What follows belongs to an exercise in optimizing a design on an open flow for small area and a short achievable clock period; a production flow would make more cautious choices.
Function was checked by simulation only, so behaviour that the tests miss may differ from the original.
Power figures rest on the tool's default switching activity, not on a simulated workload.

**flow/design.v**
```verilog
module ffD(clk, rst, Din, Dout);
input clk, rst;
input [31:0]Din;
output [31:0]Dout;
reg [31:0]Dout;
always@(posedge clk) 
begin
	if(rst==1)
	Dout <= 0;
	else
	Dout <= Din;
end
endmodule 
module mux1 (
		input [31:0] A, B,
		input Sel,
		output reg [31:0] Out
	);
	always @(Sel, A, B) begin
		case (Sel)
			0: Out = A;
			1:	Out = B;
		endcase
	end
endmodule
module extend (
	input [15:0]offset,
	output reg [31:0]offset32
);
always @(offset)
begin
 offset32[31:0] = {16'b0000000000000000,offset[15:0]};
end
endmodule
module alu(ctl, a, b, resultado);
  input [1:0] ctl;
  input [31:0] a, b;
  output reg [31:0] resultado;
  always @(*)
  begin
    case (ctl)
      2'b00 : resultado = a & b;  
      2'b01 : resultado = a | b;  
      2'b10 : resultado = a + b;  
      2'b11 : resultado = a - b;  
      default : resultado = 32'hxxxxxxxx;
   endcase
 end
endmodule
module control(instruction, ctrl);
    input [31:0] instruction;
	 output [20:0] ctrl;
    reg    [20:0] ctrl;
	 wire [11:0] opcode;
	 wire [4:0] rs, rt, rd;
    parameter LW = 12'b000111_xxxxxx;
    parameter SW = 12'b001000_xxxxxx;
    parameter ADD = 12'b000110_100000;
	 parameter SUB = 12'b000110_100010;
	 parameter AND = 12'b000110_100100;
	 parameter OR = 12'b000110_100101;
	 assign opcode[11:0] = {instruction[31:26], instruction[5:0]};
	 assign rs[4:0] = {instruction[25:21]};
	 assign rt[4:0] = {instruction[20:16]};
	 assign rd[4:0] = {instruction[15:11]};
    always @(instruction)
    begin
        casex (opcode)
          LW :
          begin
              ctrl[20:0]={6'b10_1_1_0_1,rs[4:0],5'b00000,rt[4:0]};
          end
          SW :
          begin
              ctrl[20:0]={6'b10_1_1_1_1,rs[4:0],5'b00000,rt[4:0]};
          end
          ADD :
          begin
              ctrl[20:0]={6'b10_0_0_0_1,rs[4:0],rt[4:0],rd[4:0]};
          end
          SUB :
          begin
              ctrl[20:0]={6'b11_0_0_0_1,rs[4:0],rt[4:0],rd[4:0]};
          end
          AND :
          begin
              ctrl[20:0]={6'b00_0_0_0_1,rs[4:0],rt[4:0],rd[4:0]};
          end
			 OR :
          begin
              ctrl[20:0]={6'b01_0_0_0_1,rs[4:0],rt[4:0],rd[4:0]};
          end
          default
          begin
              ctrl[20:0]={21'b0}; 
          end
        endcase
    end
endmodule
module PC(
  input rst,
  input clk,
  output reg [31:0]pc
  );
	always @(posedge clk or posedge rst)
		if (rst == 1)
		pc <= 0;
		else
		pc <= pc + 1;
  endmodule
module registerFile(addr1,addr2,out1,out2,addr_in,in,clk,rst);
input [4:0] addr1;	
input [4:0] addr2;	
output [31:0] out1;	
output [31:0] out2;	
input [4:0] addr_in;	
input [31:0] in;	
reg [31:0] out1;
reg [31:0] out2;
input clk, rst;
wire [511:0] regmem;
always @(posedge clk)
begin
		out1 <= addr1[4] ? 32'b0 : regmem[addr1[3:0]*32 +: 32];
		out2 <= addr2[4] ? 32'b0 : regmem[addr2[3:0]*32 +: 32];
end
genvar i;
generate
	for (i = 0; i < 16; i = i + 1) begin : REG
		reg [31:0] q;
		always @(negedge clk or posedge rst)
			if (rst)
				q <= 32'b0;
			else if (addr_in == i)
				q <= in;
		assign regmem[32*i +: 32] = q;
	end
endgenerate
endmodule
module data_memory(
clk , 
rst ,
address_0 , 
data_in , 
data_out,
cs_0 , 
we_0 
);
parameter data_0_WIDTH = 32 ;
parameter ADDR_WIDTH = 13 ;
input [ADDR_WIDTH-1:0] address_0 ;
input cs_0 ;
input we_0 ;
input clk;
input rst;
input [data_0_WIDTH-1:0] data_in ;
output reg [data_0_WIDTH-1:0] data_out;
wire [ADDR_WIDTH*data_0_WIDTH-1:0] mem;
genvar i;
generate
	for (i = 0; i < ADDR_WIDTH; i = i + 1) begin : WORD
		reg [data_0_WIDTH-1:0] q;
		always @ (posedge clk)
			if (rst)
				q <= (i == 0) ? 32'd1000 :
				     (i == 1) ? 32'd5000 :
				     (i == 2) ? 32'd2000 :
				     (i == 3) ? 32'd3000 : 32'd0;
			else if ( cs_0 && we_0 && address_0 == i )
				q <= data_in;
		assign mem[data_0_WIDTH*i +: data_0_WIDTH] = q;
	end
endgenerate
	always @ (posedge clk)
		begin : MEM_READ_0
			if (cs_0 && !we_0 && address_0 < ADDR_WIDTH) begin
				data_out <= mem[address_0*data_0_WIDTH +: data_0_WIDTH];
			end else begin
				data_out <= 0;
		end
	end
endmodule
module cpu (clk, rst, imem_addr, imem_data, test, test1);
	input clk, rst;
	output [6:0]imem_addr;
	input  [31:0]imem_data;
	output  [31:0]test;
	output [31:0]test1;
wire	 [31:0] inst;
wire   [31:0]ctrl, ctrl0, ctrl1, ctrl2;
wire   [20:0]controle;
wire	 [31:0]resultado;
wire   [31:0]data_out2;
wire   [31:0]pc;
wire	 [4:0]addr1, addr2, addr_in;
wire	 [31:0]out1, out2, out3;
wire	 [31:0]in;
wire	 rw;
wire	 [15:0]offset;
wire	 [31:0]offset32;
wire   sel1;
wire	 [31:0] imm;
wire   [31:0] data_out1;
wire	 [31:0]address_0;
wire	 [31:0] data_in;
wire	 [31:0]outrg1, outrg2;
wire	 [31:0] M, B, D, D1;
	assign imem_addr = pc[6:0];
	assign data_out2 = imem_data;
	PC PC(
		.rst(rst),
		.clk(clk),
		.pc(pc)
	);
ffD FF1(
		.rst(rst),
		.clk(clk),
		.Din(data_out2),
		.Dout(inst)
);
	registerFile RegisterFile(
		.addr1(inst[25:21]),
		.addr2(inst[20:16]),
		.out1(outrg1),
		.out2(outrg2),
		.addr_in(ctrl2[4:0]), 
		.in(out2),
		.rst(rst),
		.clk(clk)
	);
	control Controlador(
		.instruction(inst),
		.ctrl(controle)
	);
	extend Extend(
		.offset(inst[15:0]),
		.offset32(offset32)
	);
	ffD FF2(
		.rst(rst),
		.clk(clk),
		.Din(offset32),
		.Dout(imm)
		);
	ffD CONTROLE_0(
		.rst(rst),
		.clk(clk),
		.Din({11'b00000000000, controle[20:0]}),
		.Dout(ctrl0)
		);
	mux1 Mux1(
		.Sel(ctrl0[18]),
		.A(outrg2),
		.B(imm),
		.Out(out1)
	);
	alu Unidade_logica(
		.ctl(ctrl0[20:19]),
		.a(outrg1),
		.b(out1), 
		.resultado(resultado)
	);
	mux1 Mux3(
		.Sel(ctrl0[16]),
		.A(D),
		.B(resultado),
		.Out(out3)
	);
	ffD FF3(
		.rst(rst),
		.clk(clk),
		.Din(resultado),
		.Dout(D)
		);
	ffD CONTROLE_1(
		.rst(rst),
		.clk(clk),
		.Din(ctrl0),
		.Dout(ctrl1)
		);
	data_memory DataMemory(
		.address_0(out3[12:0]),
		.cs_0(ctrl1[15]),
		.we_0(ctrl0[16]),
		.data_in(outrg2),
		.data_out(M),
		.clk(clk),
		.rst(rst)
	);
	ffD FF5(
		.rst(rst),
		.clk(clk),
		.Din(D),
		.Dout(D1)
		);
	ffD CONTROLE_2(
		.rst(rst),
		.clk(clk),
		.Din(ctrl1),
		.Dout(ctrl2)
		);
	mux1 Mux2(
		.Sel(ctrl2[17]),
		.A(D1),
		.B(M),
		.Out(out2)
	);
	assign test[31:0] = inst[31:0];     
	assign test1[31:0] = out2[31:0];    
endmodule
```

### [Exercise details]
Go through the material above and return each line that holds the word "assign".

### [Exercise response]
	 assign opcode[11:0] = {instruction[31:26], instruction[5:0]};
	 assign rs[4:0] = {instruction[25:21]};
	 assign rt[4:0] = {instruction[20:16]};
	 assign rd[4:0] = {instruction[15:11]};
		assign regmem[32*i +: 32] = q;
		assign mem[data_0_WIDTH*i +: data_0_WIDTH] = q;
	assign imem_addr = pc[6:0];
	assign data_out2 = imem_data;
	assign test[31:0] = inst[31:0];     
	assign test1[31:0] = out2[31:0];    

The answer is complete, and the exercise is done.